Carrier Sense Multiple Access/Collision Avoidance
Since different physical transmission layers are supported by IEEE 802.11, the
wireless MAC protocol should be transparency to physical layers, which include Direct
Sequence Spread Spectrum (DSSS), Frequency Hopping Spread Spectrum (FHSS)
diffused infrared and recently OFDM. Since spectrum is a scare resource above all
different physical layers, the throughput and packet delay performance is one of the most
critical considerations in the design of a wireless MAC protocol.
The basic protocol level in the 802.11 MAC protocol is the Distributed
Coordination Function (DCF), which supports asynchronous communication between
multiple users [5]. The DCF allows sharing medium between similar and dissimilar
systems through the use of the CSMA/CA and a random back off delay algorithm.

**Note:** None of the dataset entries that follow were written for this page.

Context: an optimization exercise on an open-source flow, tuned for small area and a short achievable clock period. The choices shown serve that exercise and are no tape-out recipe. Where RTL was checked, it was by simulation tests only, not by an equivalence proof against the original. Power figures rest on the tool's default switching activity, not on a simulated workload.

## v39
// message_extractor
module message_extractor (
    input  logic                              clk,
    input  logic                              reset_n,
    input  logic                              in_valid,
    input  logic                              in_startofpacket,
    input  logic                              in_endofpacket,
    input  message_extractor_pkg::beat_t      in_data,
    input  message_extractor_pkg::empty_t     in_empty,
    output logic                              out_valid,
    output message_extractor_pkg::msg_data_t  out_data,
    output message_extractor_pkg::byte_mask_t out_bytemask
);
For scale: about 2400 cells after synthesis, ~570 flip-flops, roughly 0.026 mm^2 of cells after synthesis.
==> module message_extractor, before the edit <==
module message_extractor (
    input  logic                              clk,
    input  logic                              reset_n,
    input  logic                              in_valid,
    input  logic                              in_startofpacket,
    input  logic                              in_endofpacket,
    input  message_extractor_pkg::beat_t      in_data,
    input  message_extractor_pkg::empty_t     in_empty,
    output logic                              out_valid,
    output message_extractor_pkg::msg_data_t  out_data,
    output message_extractor_pkg::byte_mask_t out_bytemask
);
    logic        pkt_active;         
    logic [15:0] cnt;                
    logic [5:0]  pay;                
    logic        pend;               
    logic        hdr_fresh;          
    logic [2:0]  lp;
    logic [5:0]  len_r;
    logic [5:0]  len_q;              
    logic [2:0]  d_q;                
    logic [63:0]  raw1;              
    logic [55:0]  raw2;              
    logic [127:0] acc;               
    logic        accept;
    logic        first_beat;
    assign first_beat = !pkt_active;
    assign accept     = in_valid && (in_startofpacket == first_beat);
    logic [5:0]  len_eff;
    logic [2:0]  d_eff;
    logic [5:0]  p_eff;              
    logic        more_msgs;
    assign more_msgs = |cnt[15:1];
    assign len_eff   = hdr_fresh ? len_r : len_q;
    assign d_eff     = hdr_fresh ? 3'(3'd7 - lp - len_r[2:0]) : d_q;
    assign p_eff     = hdr_fresh ? 6'(len_r + {3'd0, lp} - 6'd7) : pay;
    logic        ends;
    logic [2:0]  e;
    logic [7:0]  end_ok;
    logic        msg_done;
    assign ends = (p_eff != '0) && (p_eff <= 6'd8);
    assign e    = 3'(p_eff - 6'd1);
    always_comb begin
        for (int k = 0; k < 8; k++) begin
            end_ok[k] = (4'(k) + {1'b0, e}) <= 4'd7;
        end
    end
    assign msg_done = in_valid && !in_startofpacket && pkt_active && ends &&
                      (!in_endofpacket || end_ok[in_empty]);
    logic [15:0] n_cnt;
    logic [5:0]  n_pay;
    logic        n_pend;
    logic        n_hdr;
    logic [2:0]  n_lp;
    always_comb begin
        n_cnt  = cnt;
        n_pay  = '0;
        n_pend = 1'b0;
        n_hdr  = 1'b0;
        n_lp   = lp;
        if (p_eff > 6'd8) begin
            n_pay = p_eff - 6'd8;
        end else if (pend) begin
            n_hdr = 1'b1;
            n_lp  = 3'd0;
            n_cnt = cnt - 16'd1;
        end else if (more_msgs) begin
            if (p_eff <= 6'd6) begin
                n_hdr = 1'b1;
                n_lp  = 3'(p_eff + 6'd1);
                n_cnt = cnt - 16'd1;
            end else if (p_eff == 6'd7) begin
                n_pend = 1'b1;
            end
        end
    end
    always_ff @(posedge clk) begin
        if (!reset_n) begin
            pkt_active <= 1'b0;
        end else if (accept) begin
            pkt_active <= !in_endofpacket;
        end
    end
    always_ff @(posedge clk) begin
        if (accept) begin
            len_q <= len_eff;
            d_q   <= d_eff;
            if (first_beat) begin
                cnt       <= in_data[63:48];
                pay       <= '0;
                pend      <= 1'b0;
                hdr_fresh <= |in_data[63:48];
                lp        <= 3'd3;
                len_r     <= in_data[37:32];
            end else begin
                cnt       <= n_cnt;
                pay       <= n_pay;
                pend      <= n_pend;
                hdr_fresh <= n_hdr;
                lp        <= n_lp;
                len_r     <= 6'(in_data[8*(7-n_lp) +: 8]);
            end
        end
    end
    logic [63:0] v_prev;
    logic [63:0] v_cur;
    assign v_prev = 64'({raw2, raw1} >> {d_eff, 3'b000});
    assign v_cur  = 64'({raw1[55:0], in_data} >> {d_eff, 3'b000});
    always_ff @(posedge clk) begin
        if (accept) begin
            raw1 <= in_data;
            raw2 <= raw1[55:0];
            acc  <= {acc[63:0], v_prev};
        end
    end
    logic [31:0]  mask;
    logic [255:0] data_mask;
    always_comb begin
        for (int k = 0; k < 32; k++) begin
            mask[k]              = (k < 8) || (6'(k) < len_eff);
            data_mask[8*k +: 8]  = {8{mask[k]}};
        end
    end
    always_ff @(posedge clk) begin
        if (!reset_n) begin
            out_valid    <= 1'b0;
            out_data     <= '0;
            out_bytemask <= '0;
        end else begin
            out_valid <= msg_done;
            if (msg_done) begin
                out_data     <= {acc, v_prev, v_cur} & data_mask;
                out_bytemask <= mask;
            end
        end
    end
endmodule
==> flow/config.mk <==
export PLATFORM = sky130hd
export DESIGN_NAME = message_extractor
export DESIGN_NICKNAME = message_extractor
export VERILOG_FILES = /design/flow/design.v
export SDC_FILE = /design/flow/constraint.sdc
export NUM_CORES = 4
export LEC_CHECK = 0
export CAP_MARGIN = 20
export CORE_MARGIN = 2
export CORE_UTILIZATION = 30
export SLEW_MARGIN = 20
==> flow/constraint.sdc <==
create_clock -name core_clock -period 18.0 [get_ports {clk}]
set_input_delay 3.6000 -clock core_clock [delete_from_list [all_inputs] [get_ports {clk}]]
set_output_delay 3.6000 -clock core_clock [all_outputs]
set_load 0.01 [all_outputs]
standard.sh (not shown) runs the stock make flow with config.mk's settings and CLKGATE_MAP_FILE= SYNTH_SCRIPT=/design/flow/synth_recipe.tcl, a recipe that flattens the netlist after the stock synthesis.
==> flow/flow/run.sh <==
#!/bin/bash
# Standard ORFS layout, with a setup margin for repair_timing (pushes paths well
# below the 18 ns clock) and minimum-size port buffers.
set -euo pipefail
bash standard.sh "SETUP_SLACK_MARGIN=13" "BUFFER_PORTS_ARGS=-buffer_cell sky130_fd_sc_hd__buf_1" "CTS_BUF_LIST=sky130_fd_sc_hd__clkbuf_4 sky130_fd_sc_hd__clkbuf_8" finish > make_flow.log 2>&1
Modified inputs, v29 compared to v39
--- a/flow/design.v
+++ b/flow/design.v
@@ -31,7 +31,5 @@
     logic        hdr_fresh;          
     logic [2:0]  lp;
-    logic [5:0]  len_r;
     logic [5:0]  len_q;              
-    logic [2:0]  d_q;                
     logic [63:0]  raw1;              
     logic [55:0]  raw2;              
@@ -46,7 +44,7 @@
     logic        more_msgs;
     assign more_msgs = |cnt[15:1];
-    assign len_eff   = hdr_fresh ? len_r : len_q;
-    assign d_eff     = hdr_fresh ? 3'(3'd7 - lp - len_r[2:0]) : d_q;
-    assign p_eff     = hdr_fresh ? 6'(len_r + {3'd0, lp} - 6'd7) : pay;
+    assign len_eff   = hdr_fresh ? pay : len_q;
+    assign p_eff     = hdr_fresh ? 6'(pay + {3'd0, lp} - 6'd7) : pay;
+    assign d_eff     = 3'(-p_eff[2:0]);
     logic        ends;
     logic [2:0]  e;
@@ -99,19 +97,16 @@
         if (accept) begin
             len_q <= len_eff;
-            d_q   <= d_eff;
             if (first_beat) begin
                 cnt       <= in_data[63:48];
-                pay       <= '0;
+                pay       <= (|in_data[63:48]) ? in_data[37:32] : 6'd0;
                 pend      <= 1'b0;
                 hdr_fresh <= |in_data[63:48];
                 lp        <= 3'd3;
-                len_r     <= in_data[37:32];
             end else begin
                 cnt       <= n_cnt;
-                pay       <= n_pay;
+                pay       <= n_hdr ? 6'(in_data[8*(7-n_lp) +: 8]) : n_pay;
                 pend      <= n_pend;
                 hdr_fresh <= n_hdr;
                 lp        <= n_lp;
-                len_r     <= 6'(in_data[8*(7-n_lp) +: 8]);
             end
         end
Notes after the runs:
NOTE: worst path arrival time in v29 falls short of that of v39. v29 ended up with a lower die extent in y than v39 did. The post-CTS setup buffer count number comes out higher for v39 vs v29. Maximum frequency, v39 and v29, lower one = v29. NOTE: gate count after technology mapping in v29 falls short of that of v39. For v29, the capture point of the worst path was out_data[211], unlike v39, where it was out_data[102]. Clock skew was higher in v39 than in v29. After detailed routing, v39 needs more wire than v29. Between v39 and v29, the overall via count from detail_route is lower for v29. v29 reports a lower synthesized cell area than v39 does.
The RTL of v39 was laid out without a check of its function.

* * *

Setup of run 1:
The RTL this note starts from:
==> flow/design.v <==
package message_extractor_pkg;
    typedef logic [63:0]  beat_t;        
    typedef logic [2:0]   empty_t;       
    typedef logic [255:0] msg_data_t;
    typedef logic [31:0]  byte_mask_t;   
    typedef logic [15:0]  msg_len_t;     
    typedef enum logic [1:0] {
        BYTE_SKIP = 2'd0,                
        BYTE_CUR  = 2'd1,                
        BYTE_NEXT = 2'd2                 
    } byte_class_e;
    typedef logic [15:0] beat_class_t;
endpackage
`timescale 1ns/1ps
module message_extractor (
    input  logic                              clk,
    input  logic                              reset_n,
    input  logic                              in_valid,
    input  logic                              in_startofpacket,
    input  logic                              in_endofpacket,
    input  message_extractor_pkg::beat_t      in_data,
    input  message_extractor_pkg::empty_t     in_empty,
    output logic                              out_valid,
    output message_extractor_pkg::msg_data_t  out_data,
    output message_extractor_pkg::byte_mask_t out_bytemask
);
    logic        pkt_active;         
    logic [15:0] cnt;                
    logic [5:0]  pay;                
    logic        pend;               
    logic        hdr_fresh;          
    logic [2:0]  lp;
    logic [5:0]  len_q;              
    logic [63:0]  raw1;              
    logic [55:0]  raw2;              
    logic [127:0] acc;               
    logic        accept;
    logic        first_beat;
    assign first_beat = !pkt_active;
    assign accept     = in_valid && (in_startofpacket == first_beat);
    logic [5:0]  len_eff;
    logic [2:0]  d_eff;
    logic [5:0]  p_eff;              
    logic        more_msgs;
    assign more_msgs = |cnt[15:1];
    assign len_eff   = hdr_fresh ? pay : len_q;
    assign p_eff     = hdr_fresh ? 6'(pay + {3'd0, lp} - 6'd7) : pay;
    assign d_eff     = 3'(-p_eff[2:0]);
    logic        ends;
    logic [2:0]  e;
    logic [7:0]  end_ok;
    logic        msg_done;
    assign ends = (p_eff != '0) && (p_eff <= 6'd8);
    assign e    = 3'(p_eff - 6'd1);
    always_comb begin
        for (int k = 0; k < 8; k++) begin
            end_ok[k] = (4'(k) + {1'b0, e}) <= 4'd7;
        end
    end
    assign msg_done = in_valid && !in_startofpacket && pkt_active && ends &&
                      (!in_endofpacket || end_ok[in_empty]);
    logic [15:0] n_cnt;
    logic [5:0]  n_pay;
    logic        n_pend;
    logic        n_hdr;
    logic [2:0]  n_lp;
    always_comb begin
        n_cnt  = cnt;
        n_pay  = '0;
        n_pend = 1'b0;
        n_hdr  = 1'b0;
        n_lp   = lp;
        if (p_eff > 6'd8) begin
            n_pay = p_eff - 6'd8;
        end else if (pend) begin
            n_hdr = 1'b1;
            n_lp  = 3'd0;
            n_cnt = cnt - 16'd1;
        end else if (more_msgs) begin
            if (p_eff <= 6'd6) begin
                n_hdr = 1'b1;
                n_lp  = 3'(p_eff + 6'd1);
                n_cnt = cnt - 16'd1;
            end else if (p_eff == 6'd7) begin
                n_pend = 1'b1;
            end
        end
    end
    always_ff @(posedge clk) begin
        if (!reset_n) begin
            pkt_active <= 1'b0;
        end else if (accept) begin
            pkt_active <= !in_endofpacket;
        end
    end
    always_ff @(posedge clk) begin
        if (accept) begin
            len_q <= len_eff;
            if (first_beat) begin
                cnt       <= in_data[63:48];
                pay       <= (|in_data[63:48]) ? in_data[37:32] : 6'd0;
                pend      <= 1'b0;
                hdr_fresh <= |in_data[63:48];
                lp        <= 3'd3;
            end else begin
                cnt       <= n_cnt;
                pay       <= n_hdr ? 6'(in_data[8*(7-n_lp) +: 8]) : n_pay;
                pend      <= n_pend;
                hdr_fresh <= n_hdr;
                lp        <= n_lp;
            end
        end
    end
    logic [63:0] v_prev;
    logic [63:0] v_cur;
    assign v_prev = 64'({raw2, raw1} >> {d_eff, 3'b000});
    assign v_cur  = 64'({raw1[55:0], in_data} >> {d_eff, 3'b000});
    always_ff @(posedge clk) begin
        if (accept) begin
            raw1 <= in_data;
            raw2 <= raw1[55:0];
            acc  <= {acc[63:0], v_prev};
        end
    end
    logic [31:0]  mask;
    logic [255:0] data_mask;
    always_comb begin
        for (int k = 0; k < 32; k++) begin
            mask[k]              = (k < 8) || (6'(k) < len_eff);
            data_mask[8*k +: 8]  = {8{mask[k]}};
        end
    end
    always_ff @(posedge clk) begin
        if (!reset_n) begin
            out_valid    <= 1'b0;
            out_data     <= '0;
            out_bytemask <= '0;
        end else begin
            out_valid <= msg_done;
            if (msg_done) begin
                out_data     <= {acc, v_prev, v_cur} & data_mask;
                out_bytemask <= mask;
            end
        end
    end
endmodule
export LEC_CHECK = 0
export CAP_MARGIN = 20
export CORE_MARGIN = 2
export CORE_UTILIZATION = 30
export SLEW_MARGIN = 20
create_clock -name core_clock -period 18.0 [get_ports {clk}]
==> flow/flow/run.sh <==
#!/bin/bash
# Standard ORFS layout, with a setup margin for repair_timing (pushes paths well
# below the 18 ns clock) and minimum-size port buffers.
set -euo pipefail
bash standard.sh "SETUP_SLACK_MARGIN=13" "BUFFER_PORTS_ARGS=-buffer_cell sky130_fd_sc_hd__buf_1" "CTS_ARGS=-sink_clustering_enable -repair_clock_nets -sink_clustering_size 24 -sink_clustering_max_diameter 120 -dont_use_dummy_load -buf_list {sky130_fd_sc_hd__clkbuf_8 sky130_fd_sc_hd__clkbuf_16}" finish > make_flow.log 2>&1
Setup changes, run 1 to run 2
-- flow/design.v --
<<< run 1, line 131
        end
    end
    always_ff @(posedge clk) begin
        if (!reset_n) begin
            out_valid    <= 1'b0;
            out_data     <= '0;
            out_bytemask <= '0;
        end else begin
            out_valid <= msg_done;
            if (msg_done) begin
                out_data     <= {acc, v_prev, v_cur} & data_mask;
                out_bytemask <= mask;
            end
        end
    end
endmodule
>>> run 2, line 131
        end
    end
    logic         ld;
    logic         hold;
    logic [255:0] ld_mask;
    logic [31:0]  ld_bmask;
    assign ld       = reset_n && msg_done;
    assign hold     = reset_n && !msg_done;
    assign ld_mask  = data_mask & {256{ld}};
    assign ld_bmask = mask & {32{ld}};
    always_ff @(posedge clk) begin
        out_valid    <= ld;
        out_data     <= ({acc, v_prev, v_cur} & ld_mask) | (out_data & {256{hold}});
        out_bytemask <= ld_bmask | (out_bytemask & {32{hold}});
    end
endmodule
--- outcome ---
Comparing run 1 and run 2, reported net switching power is higher on run 2. Run comparison: run 1 launch point of the critical path in_startofpacket; run 2 launch point of the critical path in_empty[1]. Run 2 against run 1: multi-input combinational cell area decreased by 470 µm² relative to the old numbers; total clock sinks increased by 1.2% relative to the old numbers; power decreased by 0.011 mW relative to the old numbers; utilization after layout increased by 1.5 points relative to the old numbers; cell area increased by about 2.4% relative to the old numbers.
The RTL of run 2 was laid out without a check of its function.

## static timing again, ports no longer ideal
In the flow no input, the clock included, has a driving cell. The finished layouts below were timed again as built, in two steps. Step 1 sets driving cells, clkbuf_16 on the clock port and buf_2 on the other inputs (assumed; they add their load-dependent delay and slew). Step 2 moves the port delays by t, midway between the first and last clock arrival at a register: inputs arrive t later, outputs are due t later. That takes back most of the time a late clock gives input paths. Three values: no drivers, after step 1, after step 2; two values: the first two.
run	t (ns)	setup WS [ns]	worst register clock-pin slew, ns	worst data-port slew with drivers (ns)	cell pins on the clock port's net
v39	0.759	12.962 / 13.006 / 12.247	0.07 / 0.07	0.12	1
v29	0.738	12.943 / 12.918 / 12.180	0.07 / 0.07	0.09	1
run 1	0.658	12.963 / 12.946 / 12.288	0.11 / 0.11	0.11	1
run 2	0.658	12.890 / 12.901 / 12.243	0.11 / 0.11	0.11	1
After both steps every run listed still meets setup and hold. The setup slack of v29, which loses most, moves by -0.025 ns with the drivers and by -0.763 ns with both steps.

The
CSMA/CA is similar to the Carrier Sense Multiple Access with Collision Detection
(CSMA/CD) used in a Ethernet. As the Ethernet, the CSMA/CA uses carrier-sense
mechanism to determine whether other terminals are using the medium. If a channel is
sensed idle, the packet transmission is started immediately in both cases. However, if the
channel is sensed busy, the CSMA/CA and the CSMA/CD operate differently to resolve
the contention. In the case of the CSMA/CD, when a terminal senses a busy channel, it
waits until the channel goes idle and then it transmits a packet with probability one. When
two or more terminals are waiting to transmit, a collision is absolutely occurred because
each terminal will transmit immediately at the end of channel busy period. While a
terminal, operates in the CSMA/CA protocol, senses the busy channel, it waits until the
channel goes idle and waits for delay period, which is called backoff delay. In the
CSMA/CA, the collision probability between multiple terminals under above situation is
reduced since a random backoff arrangement is used to resolve medium contention
conflicts. The Collision Detection (CD) function detects collisions in the CSMA/CD, but
the CD function is not viable in wireless LANs because the dynamic range of signals in the
medium is very large.
Propagation Characteristics of mobile radio channels
In an ideal radio channel, the received signal would consist of only a single direct
path signal, which would be a perfect reconstruction of the transmitted signal. However in
a real channel, the signal is modified during transmission in the channel. The received
signal consists of a combination of attenuated, reflected, refracted, and diffracted replicas
of the transmitted signal. On top of all this, the channel adds noise to the signal and can
cause a shift in the carrier frequency if the transmitter, or receiver is moving (Doppler
effect). Understanding of these effects on the signal is important because the performance
of a radio system is dependent on the radio channel characteristics.